Berliner Forscher entwickeln neues Verfahren für den Perowskit-Auftrag in Tandem-Solarzellen

Monolithische Perowskit-Silizium-Tandemsolarzellen zeichnen sich durch eine dünne Perowskit-Schicht aus, die über eine Co-Verdampfung von Vorläuferverbindungen hergestellt werden kann – ein in der Industrie etabliertes Verfahren. Forscher des Helmholtz-Zentrums Berlin für Materialien und Energie haben nun einen neuen Weg gefunden, die Qualität der Perowskit-Schicht zu verbessern. Das soll die Kommerzialisierung der Technologie voranbringen.

Als Lochtransportschicht für das Perowskit werden sogenannte SAMs verwendet. Das sind organische Moleküle, die sich selbstorganisiert zu einer Monoschicht anordnen. Allerdings müssen sich sowohl die SAM- als auch die Perowskit-Schicht möglichst gleichmäßig auf der Siliziumoberfläche ausbilden. Das ist nicht ganz einfach, so die Forscher, da die SAM keine perfekte Monoschicht ist und zudem die Siliziumoberfläche Nanostrukturen aufweist, um mehr Licht einzufangen.

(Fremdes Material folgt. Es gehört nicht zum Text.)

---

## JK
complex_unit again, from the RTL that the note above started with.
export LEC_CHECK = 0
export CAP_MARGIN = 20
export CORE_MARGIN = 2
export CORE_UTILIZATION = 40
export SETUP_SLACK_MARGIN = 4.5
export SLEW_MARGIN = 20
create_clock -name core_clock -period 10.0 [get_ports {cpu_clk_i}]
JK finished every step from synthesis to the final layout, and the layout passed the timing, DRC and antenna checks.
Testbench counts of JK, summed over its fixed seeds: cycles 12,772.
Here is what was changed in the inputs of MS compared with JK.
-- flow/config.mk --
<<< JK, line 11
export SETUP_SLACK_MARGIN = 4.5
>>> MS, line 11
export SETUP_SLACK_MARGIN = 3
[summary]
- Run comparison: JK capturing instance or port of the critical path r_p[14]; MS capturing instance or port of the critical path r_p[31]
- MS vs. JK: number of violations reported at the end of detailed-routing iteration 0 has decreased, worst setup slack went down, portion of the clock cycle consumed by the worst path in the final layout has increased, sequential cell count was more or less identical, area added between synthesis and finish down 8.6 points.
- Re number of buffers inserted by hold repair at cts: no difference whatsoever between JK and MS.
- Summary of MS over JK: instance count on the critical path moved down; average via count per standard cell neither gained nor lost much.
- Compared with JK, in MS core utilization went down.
From an optimization exercise on the open Yosys and OpenROAD flow, aimed at small area, a short achievable clock period and few clock cycles per item; shortcuts taken in it are not production practice.
RTL that was checked went through simulation tests only; none was proved equivalent to the original.
For run 3, only the layout was checked, not whether the RTL still works.
Power and IR drop assume default switching activity.

==> design/flow/design.v <==
`timescale 1ns/1ps
`default_nettype none
package int_pipe_pkg;
    typedef logic [31:0] word_t;
    typedef logic [31:0] instr_t;
    typedef logic [4:0]  reg_addr_t;
    typedef logic [4:0]  shamt_t;
    localparam logic [5:0] OP_SPECIAL = 6'b000000;
    localparam logic [5:0] FN_MOVZ = 6'b001010;
    localparam logic [5:0] FN_MOVN = 6'b001011;
    localparam logic [5:0] FN_SYNC = 6'b001111;
endpackage
`default_nettype wire
`timescale 1ns/1ps
`default_nettype none
import int_pipe_pkg::*;
module instr_decoder (
    input  int_pipe_pkg::instr_t    instr,
    input  logic                    rt_zero,
    output logic                    sel_sum,       
    output logic                    sel_slt,       
    output logic                    sel_g,         
    output logic                    sel_p,         
    output logic                    sel_nor,       
    output logic                    sel_lui,       
    output logic                    sel_shr,       
    output logic                    sel_shl,       
    output logic                    sub,           
    output logic                    lt_signed,
    output logic                    srcb_imm,      
    output logic                    srcb_zero,     
    output logic                    imm_sext,      
    output logic                    sft_var,
    output logic                    sft_left,
    output logic                    sft_arith,
    output logic                    wen,
    output int_pipe_pkg::reg_addr_t dest,
    output logic                    reserved
);
    logic [5:0] op;
    logic [5:0] fn;
    logic       special;
    logic       f_arith;      
    logic       f_and;
    logic       f_or;
    logic       f_xor;
    logic       f_nor;
    logic       f_slt;        
    logic       f_shr;        
    logic       f_shl;        
    logic       f_mov;        
    logic       f_sync;
    logic       o_add;        
    logic       o_slt;        
    logic       o_and;
    logic       o_or;
    logic       o_xor;
    logic       o_lui;
    logic       rsv;
    assign op      = instr[31:26];
    assign fn      = instr[5:0];
    assign special = (op == OP_SPECIAL);
    assign f_arith = (fn[5:2] == 4'b1000);
    assign f_and   = (fn == 6'b100100);
    assign f_or    = (fn == 6'b100101);
    assign f_xor   = (fn == 6'b100110);
    assign f_nor   = (fn == 6'b100111);
    assign f_slt   = (fn[5:1] == 5'b10101);
    assign f_shr   = (fn[5:3] == 3'b000) && fn[1];
    assign f_shl   = (fn[5:3] == 3'b000) && (fn[1:0] == 2'b00);
    assign f_mov   = (fn[5:1] == 5'b00101);
    assign f_sync  = (fn == FN_SYNC);
    assign o_add   = (op[5:1] == 5'b00100);
    assign o_slt   = (op[5:1] == 5'b00101);
    assign o_and   = (op == 6'b001100);
    assign o_or    = (op == 6'b001101);
    assign o_xor   = (op == 6'b001110);
    assign o_lui   = (op == 6'b001111);
    assign sel_sum = (special && f_arith) || o_add;
    assign sel_slt = (special && f_slt) || o_slt;
    assign sel_g   = (special && (f_and || f_or)) || o_and || o_or;
    assign sel_p   = (special && (f_or || f_xor || f_mov)) || o_or || o_xor;
    assign sel_nor = special && f_nor;
    assign sel_lui = o_lui;
    assign sel_shr = special && f_shr;
    assign sel_shl = special && f_shl;
    assign sub       = special ? (fn[5] && !fn[2] && fn[1]) : (!op[2] && op[1]);
    assign lt_signed = special ? !fn[0] : !op[0];
    assign srcb_imm  = !special;
    assign srcb_zero = special && f_mov;
    assign imm_sext  = !op[2];
    assign sft_var   = fn[2];
    assign sft_left  = !fn[1];
    assign sft_arith = fn[0];
    assign rsv      = !((special && (f_arith || f_and || f_or || f_xor || f_nor || f_slt
                                     || f_shr || f_shl || f_mov || f_sync))
                        || o_add || o_slt || o_and || o_or || o_xor || o_lui);
    assign reserved = rsv;
    assign wen      = (special && f_mov) ? (rt_zero ^ fn[0]) : !(rsv || (special && f_sync));
    assign dest     = (rsv || (special && f_sync)) ? 5'd0 : (special ? instr[15:11] : instr[20:16]);
endmodule
`default_nettype wire
`timescale 1ns/1ps
`default_nettype none
import int_pipe_pkg::*;
module exec_unit (
    input  int_pipe_pkg::instr_t    instr,
    input  int_pipe_pkg::word_t     rs_val,
    input  int_pipe_pkg::word_t     rt_val,
    input  logic                    sel_sum,
    input  logic                    sel_slt,
    input  logic                    sel_g,
    input  logic                    sel_p,
    input  logic                    sel_nor,
    input  logic                    sel_lui,
    input  logic                    sel_shr,
    input  logic                    sel_shl,
    input  logic                    sub,
    input  logic                    lt_signed,
    input  logic                    srcb_imm,
    input  logic                    srcb_zero,
    input  logic                    imm_sext,
    input  logic                    sft_var,
    input  logic                    sft_left,
    input  logic                    sft_arith,
    output int_pipe_pkg::word_t     result
);
    logic [15:0]          imm;
    int_pipe_pkg::word_t  srcb;
    int_pipe_pkg::word_t  bx;
    int_pipe_pkg::word_t  p;
    int_pipe_pkg::word_t  g;
    int_pipe_pkg::word_t  cy;
    int_pipe_pkg::word_t  sum;
    int_pipe_pkg::word_t  sft_in;
    int_pipe_pkg::word_t  sft_out;
    int_pipe_pkg::word_t  sft_rev;
    int_pipe_pkg::shamt_t sft_amt;
    logic                 lt;
    logic                 fill;
    assign imm  = instr[15:0];
    assign srcb = srcb_imm ? {{16{imm_sext & imm[15]}}, imm} : (rt_val & {32{!srcb_zero}});
    assign bx   = srcb ^ {32{sub}};
    assign p    = rs_val ^ bx;
    assign g    = rs_val & bx;
    always_comb
    begin
        logic [31:0] gg;
        logic [31:0] pp;
        gg    = g;
        pp    = p;
        gg[0] = g[0] | (p[0] & sub);
        for (int l = 0; l < 5; l++)
            for (int i = 0; i < 32; i++)
                if ((i >> l) & 1)
                begin
                    gg[i] = gg[i] | (pp[i] & gg[((i >> l) << l) - 1]);
                    pp[i] = pp[i] & pp[((i >> l) << l) - 1];
                end
        cy = {gg[30:0], sub};
    end
    assign sum = p ^ cy;
    assign lt = (rs_val[31] ^ srcb[31]) ? (lt_signed ? rs_val[31] : srcb[31]) : sum[31];
    assign sft_amt = sft_var ? rs_val[4:0] : instr[10:6];
    assign fill    = sft_arith & rt_val[31];
    always_comb
    begin
        for (int i = 0; i < 32; i++)
            sft_in[i] = sft_left ? rt_val[31 - i] : rt_val[i];
    end
    assign sft_out = 32'($signed({fill, sft_in}) >>> sft_amt);
    always_comb
    begin
        for (int i = 0; i < 32; i++)
            sft_rev[i] = sft_out[31 - i];
    end
    assign result = ({32{sel_sum}} & sum)
                  | ({32{sel_g}}   & g)
                  | ({32{sel_p}}   & p)
                  | ({32{sel_nor}} & ~(rs_val | srcb))
                  | ({32{sel_lui}} & {imm, 16'h0000})
                  | ({32{sel_slt}} & {31'b0, lt})
                  | ({32{sel_shr}} & sft_out)
                  | ({32{sel_shl}} & sft_rev);
endmodule
`default_nettype wire
`timescale 1ns/1ps
`default_nettype none
import int_pipe_pkg::*;
module result_stage (
    input  logic                     clk,
    input  logic                     reset,
    input  logic                     in_valid,
    output logic                     in_ready,
    input  logic                     sel_wen,
    input  int_pipe_pkg::reg_addr_t  sel_dest,
    input  int_pipe_pkg::word_t      sel_data,
    input  logic                     sel_reserved,
    output logic                     out_valid,
    input  logic                     out_ready,
    output logic                     out_wen,
    output int_pipe_pkg::reg_addr_t  out_dest,
    output int_pipe_pkg::word_t      out_data,
    output logic                     out_reserved
);
    assign in_ready = !out_valid || out_ready;
    always_ff @(posedge clk)
    begin
        if (reset)
            out_valid <= 1'b0;
        else if (in_ready)
            out_valid <= in_valid;
    end
    always_ff @(posedge clk)
    begin
        if (in_valid && in_ready)
        begin
            out_wen      <= sel_wen;
            out_dest     <= sel_dest;
            out_data     <= sel_data;
            out_reserved <= sel_reserved;
        end
    end
endmodule
`default_nettype wire
`timescale 1ns/1ps
`default_nettype none
import int_pipe_pkg::*;
module int_pipe_top (
    input  logic                     clk,
    input  logic                     reset,
    input  logic                     in_valid,
    output logic                     in_ready,
    input  int_pipe_pkg::instr_t     instr,
    input  int_pipe_pkg::word_t      rs_data,
    input  int_pipe_pkg::word_t      rt_data,
    output logic                     out_valid,
    input  logic                     out_ready,
    output logic                     out_wen,
    output int_pipe_pkg::reg_addr_t  out_dest,
    output int_pipe_pkg::word_t      out_data,
    output logic                     out_reserved
);
    logic sel_sum, sel_slt, sel_g, sel_p, sel_nor, sel_lui, sel_shr, sel_shl;
    logic sub, lt_signed, srcb_imm, srcb_zero, imm_sext;
    logic sft_var, sft_left, sft_arith;
    logic wen, reserved;
    int_pipe_pkg::reg_addr_t dest;
    int_pipe_pkg::word_t     result;
    instr_decoder u_instr_decoder (
        .instr     (instr),
        .rt_zero   (rt_data == '0),
        .sel_sum   (sel_sum),
        .sel_slt   (sel_slt),
        .sel_g     (sel_g),
        .sel_p     (sel_p),
        .sel_nor   (sel_nor),
        .sel_lui   (sel_lui),
        .sel_shr   (sel_shr),
        .sel_shl   (sel_shl),
        .sub       (sub),
        .lt_signed (lt_signed),
        .srcb_imm  (srcb_imm),
        .srcb_zero (srcb_zero),
        .imm_sext  (imm_sext),
        .sft_var   (sft_var),
        .sft_left  (sft_left),
        .sft_arith (sft_arith),
        .wen       (wen),
        .dest      (dest),
        .reserved  (reserved)
    );
    exec_unit u_exec_unit (
        .instr     (instr),
        .rs_val    (rs_data),
        .rt_val    (rt_data),
        .sel_sum   (sel_sum),
        .sel_slt   (sel_slt),
        .sel_g     (sel_g),
        .sel_p     (sel_p),
        .sel_nor   (sel_nor),
        .sel_lui   (sel_lui),
        .sel_shr   (sel_shr),
        .sel_shl   (sel_shl),
        .sub       (sub),
        .lt_signed (lt_signed),
        .srcb_imm  (srcb_imm),
        .srcb_zero (srcb_zero),
        .imm_sext  (imm_sext),
        .sft_var   (sft_var),
        .sft_left  (sft_left),
        .sft_arith (sft_arith),
        .result    (result)
    );
    result_stage u_result_stage (
        .clk          (clk),
        .reset        (reset),
        .in_valid     (in_valid),
        .in_ready     (in_ready),
        .sel_wen      (wen),
        .sel_dest     (dest),
        .sel_data     (result),
        .sel_reserved (reserved),
        .out_valid    (out_valid),
        .out_ready    (out_ready),
        .out_wen      (out_wen),
        .out_dest     (out_dest),
        .out_data     (out_data),
        .out_reserved (out_reserved)
    );
endmodule
`default_nettype wire
What follows belongs to an exercise in optimizing a design on an open flow for small area; a production flow would make more cautious choices.
Only simulation tests tie the RTL to the original design; equivalence was not proved.
Power and IR drop assume default switching activity.

File: design/flow/run.sh
#!/bin/bash
# synth_recipe.tcl (not shown) runs the flow's synth.tcl, then flattens the netlist and writes it again
# the make line also repeats each setting of config.mk as NAME=value (left out here)
make -C /OpenROAD-flow-scripts/flow DESIGN_CONFIG=/design/flow/config.mk WORK_HOME=/design/flow/orfs CLKGATE_MAP_FILE= SYNTH_SCRIPT=/design/flow/synth_recipe.tcl finish
File: design/flow/config.mk
export PLATFORM = sky130hd
export DESIGN_NAME = mipsCore
export DESIGN_NICKNAME = mipsCore
export VERILOG_FILES = /design/flow/design.v
export SDC_FILE = /design/flow/constraint.sdc
export NUM_CORES = 4
export LEC_CHECK = 0
export CAP_MARGIN = 40
export CORE_MARGIN = 2
export CORE_UTILIZATION = 60
export CTS_BUF_LIST = sky130_fd_sc_hd__clkbuf_8
export CTS_CLUSTER_DIAMETER = 80
export CTS_CLUSTER_SIZE = 20
export PLACE_DENSITY = 0.7
export SLEW_MARGIN = 40
File: design/flow/constraint.sdc
create_clock -name core_clock -period 10.0 [get_ports {clk}]
set_input_delay 2.0000 -clock core_clock [delete_from_list [all_inputs] [get_ports {clk}]]
set_output_delay 2.0000 -clock core_clock [all_outputs]
set_load 0.01 [all_outputs]
File: design/flow/design.v
`timescale 1ns/1ps
package mipsIsaPkg;
    typedef logic [4:0] regIdx_t;
    typedef struct packed {
        logic [5:0] opcode;
        regIdx_t    rs;
        regIdx_t    rt;
        regIdx_t    rd;
        logic [4:0] shamt;
        logic [5:0] funct;
    } instr_t;
    localparam logic [5:0] opRtype = 6'h00;
    localparam logic [5:0] opJ     = 6'h02;
    localparam logic [5:0] opBeq   = 6'h04;
    localparam logic [5:0] opBne   = 6'h05;
    localparam logic [5:0] opAddi  = 6'h08;
    localparam logic [5:0] opAndi  = 6'h0c;
    localparam logic [5:0] opOri   = 6'h0d;
    localparam logic [5:0] fnSll   = 6'h00;
    localparam logic [5:0] fnSrl   = 6'h02;
    localparam logic [5:0] fnAdd   = 6'h20;
    localparam logic [5:0] fnSub   = 6'h22;
    localparam logic [5:0] fnAnd   = 6'h24;
    localparam logic [5:0] fnOr    = 6'h25;
    localparam logic [5:0] fnXor   = 6'h26;
    localparam logic [5:0] fnSlt   = 6'h2a;
    typedef enum logic [2:0] {
        aluAdd, aluSub, aluAnd, aluOr, aluXor, aluSlt, aluSll, aluSrl
    } aluOp_t;
endpackage
`timescale 1ns/1ps
package mipsPipePkg;
    typedef struct packed {
        logic [2:0] aluOp;       
        logic   useImm;      
        logic   regWrite;
        logic   beq;
        logic   bne;
        logic   jump;
    } ctrl_t;
    typedef struct packed {
        logic                    valid;
        ctrl_t                   ctrl;
        logic [4:0]              rs;
        logic [4:0]              rt;
        logic [32-1:0] rsVal;
        logic [32-1:0] rtVal;
        logic [32-1:0] imm;       
        logic [4:0]              dest;
        logic [4:0]              shamt;
        logic [32-1:0] nextPc;    
        logic [25:0]             jumpIdx;
    } idEx_t;
    typedef struct packed {
        logic                    valid;
        logic [4:0]              dest;
        logic [32-1:0] data;
    } wbPort_t;
endpackage
`timescale 1ns/1ps
module mipsCore (
    input  logic                    clk,
    input  logic                    rst_n,
    input  logic [31:0]             instr,
    output logic [32-1:0] instrAddr,
    output logic                    wbValid,
    output logic [4:0]              wbDest,
    output logic [32-1:0] wbData
);
    logic [4:0]  cnt;       
    logic        p2;        
    logic        clr;       
    logic        halt;      
    logic [9:0]  pc;        
    logic        c;         
    logic        eqa;       
    logic [31:0] W;         
    assign instrAddr = {20'd0, pc, 2'b00};
    assign wbData    = W;
    logic [5:0] op, fn;
    logic [4:0] rs, rt, rd, sh, dest;
    assign op = instr[31:26];
    assign rs = instr[25:21];
    assign rt = instr[20:16];
    assign rd = instr[15:11];
    assign sh = instr[10:6];
    assign fn = instr[5:0];
    logic isR, fAdd, fSub, fAnd, fOr, fXor, fSlt, fSll, fSrl;
    logic iAddi, iAndi, iOri, iBeq, iBne, iJ;
    assign isR   = (op == 6'h00);
    assign fAdd  = isR && fn == 6'h20;
    assign fSub  = isR && fn == 6'h22;
    assign fAnd  = isR && fn == 6'h24;
    assign fOr   = isR && fn == 6'h25;
    assign fXor  = isR && fn == 6'h26;
    assign fSlt  = isR && fn == 6'h2a;
    assign fSll  = isR && fn == 6'h00;
    assign fSrl  = isR && fn == 6'h02;
    assign iAddi = (op == 6'h08);
    assign iAndi = (op == 6'h0c);
    assign iOri  = (op == 6'h0d);
    assign iBeq  = (op == 6'h04);
    assign iBne  = (op == 6'h05);
    assign iJ    = (op == 6'h02);
    logic doAdd, doSub, doAnd, doOr, useImm, twoPass, wr;
    assign doAdd   = fAdd | iAddi;
    assign doSub   = fSub | fSlt;
    assign doAnd   = fAnd | iAndi;
    assign doOr    = fOr  | iOri;
    assign useImm  = iAddi | iAndi | iOri;
    assign twoPass = fSlt | fSll | fSrl;
    assign dest    = isR ? rd : rt;
    assign wr      = (fAdd | fSub | fAnd | fOr | fXor | fSlt | fSll | fSrl | useImm) && dest != 5'd0;
    logic [31:0] heads;      
    logic        d;          
    logic        wen;        
    logic [4:0]  bAddr;
    logic        aBit, bBit;
    assign heads[0] = 1'b0;
    genvar k;
    generate
        for (k = 1; k < 32; k++) begin : g_reg
            logic [31:0] r;
            assign heads[k] = r[0];
            always_ff @(posedge clk) begin
                r <= {(clr || (wen && dest == k)) ? d : r[0], r[31:1]};
            end
        end
    endgenerate
    assign bAddr = (p2 && fSll) ? rd : rt;    
    assign aBit  = heads[rs];
    assign bBit  = heads[bAddr];
    logic immBit, opB, bx, cin, sum, cout, lt, res;
    assign immBit = cnt[4] ? (iAddi & instr[15]) : instr[cnt[3:0]];
    assign opB    = useImm ? immBit : bBit;
    assign bx     = opB ^ doSub;
    assign cin    = (cnt == 5'd0) ? doSub : c;
    assign sum    = aBit ^ bx ^ cin;
    assign cout   = (aBit & bx) | (aBit & cin) | (bx & cin);
    assign lt     = (aBit ^ bBit) ? aBit : sum;
    always_comb begin
        if (doAdd | doSub)   res = sum;
        else if (doAnd)      res = aBit & opB;
        else if (doOr)       res = aBit | opB;
        else                 res = aBit ^ opB;
    end
    logic [31:0] V;
    logic [4:0]  tapSel, iCmp;
    logic        tap, mask;
    assign V      = {bBit, W[31:1]};
    assign tapSel = fSll ? ~sh : sh - 5'd1;
    assign iCmp   = fSll ? cnt : ~cnt;
    assign mask   = iCmp < sh;
    assign tap    = mask ? 1'b0 : V[tapSel];
    logic wPass, wFromB;
    always_comb begin
        if (clr)            d = 1'b0;
        else if (fSlt)      d = (cnt == 5'd0) & c;
        else if (fSll | fSrl) d = tap;
        else                d = res;
    end
    assign wPass  = twoPass ? (fSll ? !p2 : p2) : 1'b1;
    assign wen    = !halt && wr && wPass;
    assign wFromB = fSll | (fSrl & !p2);
    always_ff @(posedge clk) begin
        W      <= {wFromB ? bBit : d, W[31:1]};
        wbDest <= dest;
        c      <= (cnt == 5'd31) ? lt : cout;
        eqa    <= ((cnt == 5'd0) | eqa) & (aBit == bBit);
    end
    logic        lastPass, taken, eq;
    logic [16:0] tgt;
    logic [9:0]  npc;
    logic        nOut;
    assign lastPass = !twoPass || p2;
    assign eq       = ((cnt == 5'd0) | eqa) & (aBit == bBit);
    assign taken    = (iBeq & eq) | (iBne & !eq);
    assign tgt      = ({7'd0, pc, 1'b1} + {taken ? {{2{instr[15]}}, instr[14:0]} : 17'd0, 1'b1}) >> 1;
    always_comb begin
        if (iJ) begin
            npc  = instr[9:0];
            nOut = |instr[25:10];
        end else begin
            npc  = tgt[9:0];
            nOut = |tgt[16:10];
        end
    end
    always_ff @(posedge clk or negedge rst_n) begin
        if (!rst_n) begin
            cnt     <= 5'd0;
            p2      <= 1'b0;
            clr     <= 1'b1;
            halt    <= 1'b0;
            pc      <= 10'd0;
            wbValid <= 1'b0;
        end else begin
            cnt     <= cnt + 5'd1;
            wbValid <= 1'b0;
            if (cnt == 5'd31) begin
                clr <= 1'b0;
                if (!clr && !halt) begin
                    if (lastPass) begin
                        p2      <= 1'b0;
                        pc      <= npc;
                        halt    <= nOut;
                        wbValid <= wr;
                    end else begin
                        p2 <= 1'b1;
                    end
                end
            end
        end
    end
endmodule
==> results of run 1 <==
-- power by group through the flow --
stage	clock network, W	logic, W	registers (W)
after global routing	0.00191	0.000172	0.00422
after detailed placement	0	0.000160	0.00431
after global placement	0	0.000160	0.00431
final	0.00171	0.000160	0.00422
after floorplan	0	0.0000757	0.00432
after CTS	0.00178	0.000161	0.00422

Das HZB-Forscherteam hat nun nach eigenen Angaben eine Lösung für dieses Problem gefunden: Die Wissenschaftler haben mithilfe eines Nahfeld-Rastersondenmikroskops (IR-s-SNOM) im Infrarotbereich Zonen mit unterschiedlicher Dicke innerhalb der SAM-Schicht identifiziert, darunter Monoschichten, mehrere Schichten und Agglomerationen von SAM-Molekülen. Anschließend haben sie analysiert, wie sich SAM-Schichten auf planaren und industriell relevanten, texturierten Siliziumsubstraten bilden. Dabei zeigte sich, dass sich SAM-Moleküle in den Texturtälern ansammeln, was zu einer Schicht mit ungleichmäßiger Dicke führt.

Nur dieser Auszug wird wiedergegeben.